Effects of ethanol on protein kinase C alpha activity induced by association with Rho GTPases.

Previous studies have shown that n-alkanols have biphasic chain length-dependent effects on protein kinase C (PKC) activity induced by association with membranes or with filamentous actin [Slater, S. J., et al. (1997) J. Biol. Chem. 272, 6167-6173; Slater, S. J., et al. (2001) Biochim. Biophys. Acta 1544, 207-216]. Recently, we showed that PKCalpha is also activated by a direct membrane lipid-independent interaction with Rho GTPases. Here, the effects of ethanol and 1-hexanol on Rho GTPase-induced activity were investigated using an in vitro assay system to provide further insight into the mechanism of the effects of n-alkanols on PKC activity. Both ethanol and 1-hexanol were found to have two competing concentration-dependent effects on the Ca(2+)- and phorbol ester- or diacylglycerol-dependent activities of PKCalpha associated with either RhoA or Cdc42, consisting of a potentiation at low alcohol levels and an attenuation of activity at higher levels. Measurements of the Ca(2+), phorbol ester, and diacylglycerol concentration-response curves for Cdc42-induced activation indicated that the activating effect corresponded to a shift in the midpoints of each of the curves to lower activator concentrations, while the attenuating effect corresponded to a decrease in the level of activity induced by maximal activator levels. The presence of ethanol enhanced the interaction of PKCalpha with Cdc42 within a concentration range corresponding to the potentiating effect, whereas the level of binding was unaffected by higher ethanol levels that were found to attenuate activity.
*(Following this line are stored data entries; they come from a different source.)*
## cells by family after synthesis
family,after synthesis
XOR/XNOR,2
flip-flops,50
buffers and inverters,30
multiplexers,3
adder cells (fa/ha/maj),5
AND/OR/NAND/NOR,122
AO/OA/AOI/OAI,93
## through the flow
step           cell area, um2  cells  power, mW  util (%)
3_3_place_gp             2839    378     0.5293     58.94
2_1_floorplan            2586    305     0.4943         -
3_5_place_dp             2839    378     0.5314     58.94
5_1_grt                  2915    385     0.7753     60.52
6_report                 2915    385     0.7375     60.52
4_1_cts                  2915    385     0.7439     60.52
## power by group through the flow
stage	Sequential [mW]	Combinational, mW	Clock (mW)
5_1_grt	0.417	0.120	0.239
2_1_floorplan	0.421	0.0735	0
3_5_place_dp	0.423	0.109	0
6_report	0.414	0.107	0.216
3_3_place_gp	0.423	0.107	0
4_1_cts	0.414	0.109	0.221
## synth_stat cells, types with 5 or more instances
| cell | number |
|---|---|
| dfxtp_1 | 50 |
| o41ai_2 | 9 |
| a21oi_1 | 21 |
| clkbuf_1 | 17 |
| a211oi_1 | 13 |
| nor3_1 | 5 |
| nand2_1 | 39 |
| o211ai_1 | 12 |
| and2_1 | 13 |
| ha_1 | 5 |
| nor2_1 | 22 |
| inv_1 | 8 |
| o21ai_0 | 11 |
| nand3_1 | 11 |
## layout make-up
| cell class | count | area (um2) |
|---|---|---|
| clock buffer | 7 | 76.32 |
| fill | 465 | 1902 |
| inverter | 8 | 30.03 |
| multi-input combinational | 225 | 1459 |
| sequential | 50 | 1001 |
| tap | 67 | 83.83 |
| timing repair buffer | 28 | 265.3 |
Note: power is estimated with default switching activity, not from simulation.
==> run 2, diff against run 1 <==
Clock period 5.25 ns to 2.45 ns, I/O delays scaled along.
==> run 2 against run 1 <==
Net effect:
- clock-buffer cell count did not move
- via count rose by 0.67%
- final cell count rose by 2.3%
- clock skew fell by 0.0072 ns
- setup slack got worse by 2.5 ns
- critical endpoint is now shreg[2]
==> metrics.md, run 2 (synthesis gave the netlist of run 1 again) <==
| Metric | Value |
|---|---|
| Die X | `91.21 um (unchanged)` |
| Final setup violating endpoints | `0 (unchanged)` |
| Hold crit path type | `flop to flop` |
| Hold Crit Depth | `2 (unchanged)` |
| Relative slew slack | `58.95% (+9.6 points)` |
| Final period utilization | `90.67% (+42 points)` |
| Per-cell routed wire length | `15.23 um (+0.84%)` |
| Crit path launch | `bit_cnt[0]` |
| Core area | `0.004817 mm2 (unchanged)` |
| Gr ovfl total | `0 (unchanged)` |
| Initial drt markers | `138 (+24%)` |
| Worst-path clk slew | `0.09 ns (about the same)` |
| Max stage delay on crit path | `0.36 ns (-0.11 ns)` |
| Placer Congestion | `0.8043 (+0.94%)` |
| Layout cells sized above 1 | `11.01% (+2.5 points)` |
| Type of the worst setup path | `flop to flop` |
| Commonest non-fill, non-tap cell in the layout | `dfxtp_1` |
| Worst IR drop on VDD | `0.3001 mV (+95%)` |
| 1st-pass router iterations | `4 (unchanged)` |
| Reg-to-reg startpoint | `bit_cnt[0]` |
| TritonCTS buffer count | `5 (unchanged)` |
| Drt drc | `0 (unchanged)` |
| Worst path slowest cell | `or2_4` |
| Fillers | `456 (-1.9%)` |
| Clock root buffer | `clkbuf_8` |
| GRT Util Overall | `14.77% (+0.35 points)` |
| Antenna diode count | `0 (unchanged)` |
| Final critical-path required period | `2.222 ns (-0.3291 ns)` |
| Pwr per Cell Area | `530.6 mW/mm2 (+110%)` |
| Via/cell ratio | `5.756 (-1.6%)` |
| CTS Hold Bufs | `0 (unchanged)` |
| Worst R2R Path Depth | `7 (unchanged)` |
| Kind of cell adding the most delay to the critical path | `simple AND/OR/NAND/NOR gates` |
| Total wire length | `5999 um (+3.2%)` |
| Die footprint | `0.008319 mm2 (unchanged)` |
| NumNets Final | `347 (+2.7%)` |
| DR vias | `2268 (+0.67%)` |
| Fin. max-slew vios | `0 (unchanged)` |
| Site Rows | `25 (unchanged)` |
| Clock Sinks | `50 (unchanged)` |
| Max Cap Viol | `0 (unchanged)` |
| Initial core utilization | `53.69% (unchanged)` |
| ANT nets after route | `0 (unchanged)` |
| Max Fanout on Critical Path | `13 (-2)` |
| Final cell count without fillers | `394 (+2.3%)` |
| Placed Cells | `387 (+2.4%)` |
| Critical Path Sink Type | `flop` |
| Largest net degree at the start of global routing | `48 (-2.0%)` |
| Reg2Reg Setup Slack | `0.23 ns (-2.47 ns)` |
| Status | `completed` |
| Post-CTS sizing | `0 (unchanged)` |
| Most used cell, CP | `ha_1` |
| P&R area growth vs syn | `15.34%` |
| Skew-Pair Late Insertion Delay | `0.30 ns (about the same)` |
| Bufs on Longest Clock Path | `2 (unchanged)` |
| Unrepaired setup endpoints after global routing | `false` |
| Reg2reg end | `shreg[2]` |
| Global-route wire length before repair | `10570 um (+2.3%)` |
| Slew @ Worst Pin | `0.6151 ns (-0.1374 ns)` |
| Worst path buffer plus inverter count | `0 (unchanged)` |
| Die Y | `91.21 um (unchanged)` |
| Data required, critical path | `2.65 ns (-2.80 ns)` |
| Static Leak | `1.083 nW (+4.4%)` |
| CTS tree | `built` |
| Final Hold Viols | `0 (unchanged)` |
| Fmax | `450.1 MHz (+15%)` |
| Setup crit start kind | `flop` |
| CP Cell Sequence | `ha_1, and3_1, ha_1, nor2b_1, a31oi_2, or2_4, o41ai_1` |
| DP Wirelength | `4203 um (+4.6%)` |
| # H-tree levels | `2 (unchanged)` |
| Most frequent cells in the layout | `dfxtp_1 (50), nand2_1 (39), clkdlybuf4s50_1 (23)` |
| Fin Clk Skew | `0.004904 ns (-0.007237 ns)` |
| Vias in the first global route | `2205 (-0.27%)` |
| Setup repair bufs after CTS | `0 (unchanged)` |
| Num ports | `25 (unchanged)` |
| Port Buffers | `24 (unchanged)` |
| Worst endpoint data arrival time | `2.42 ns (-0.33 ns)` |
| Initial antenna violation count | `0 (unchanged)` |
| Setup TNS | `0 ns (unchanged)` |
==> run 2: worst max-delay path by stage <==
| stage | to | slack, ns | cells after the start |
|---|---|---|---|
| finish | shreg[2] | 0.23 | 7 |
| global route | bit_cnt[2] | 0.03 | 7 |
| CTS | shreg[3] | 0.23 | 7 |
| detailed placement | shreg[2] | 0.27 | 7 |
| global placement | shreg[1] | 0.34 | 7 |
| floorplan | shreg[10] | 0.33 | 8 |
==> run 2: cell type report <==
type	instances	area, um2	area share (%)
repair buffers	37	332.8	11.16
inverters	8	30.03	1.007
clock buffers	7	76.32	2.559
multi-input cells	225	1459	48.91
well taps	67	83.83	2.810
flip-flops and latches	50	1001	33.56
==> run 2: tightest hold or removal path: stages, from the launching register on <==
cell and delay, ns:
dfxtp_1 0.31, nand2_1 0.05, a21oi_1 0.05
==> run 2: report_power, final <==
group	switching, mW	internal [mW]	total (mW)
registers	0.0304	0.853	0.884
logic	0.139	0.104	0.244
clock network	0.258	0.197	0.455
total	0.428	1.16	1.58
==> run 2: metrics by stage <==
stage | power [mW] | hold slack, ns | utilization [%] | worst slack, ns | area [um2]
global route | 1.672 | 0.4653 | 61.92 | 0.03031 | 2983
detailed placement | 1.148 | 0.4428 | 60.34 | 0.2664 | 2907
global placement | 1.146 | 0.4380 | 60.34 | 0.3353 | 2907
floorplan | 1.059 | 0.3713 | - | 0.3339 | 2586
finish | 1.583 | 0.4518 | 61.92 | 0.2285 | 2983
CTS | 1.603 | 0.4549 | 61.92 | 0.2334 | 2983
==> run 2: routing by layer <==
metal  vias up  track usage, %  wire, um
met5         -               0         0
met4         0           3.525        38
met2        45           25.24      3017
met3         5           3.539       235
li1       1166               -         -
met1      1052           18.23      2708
Thus, ethanol may either enhance activation of PKCalpha by Rho GTPases by enhancing the interaction between the two proteins or attenuate the level of activity of Rho GTPase-associated PKCalpha by inhibiting the ensuing activating conformational change. The results also suggest that the effects of ethanol on Rho GTPase-induced activity may switch between an activation and inhibition depending on the concentration of Ca(2+) and other activators.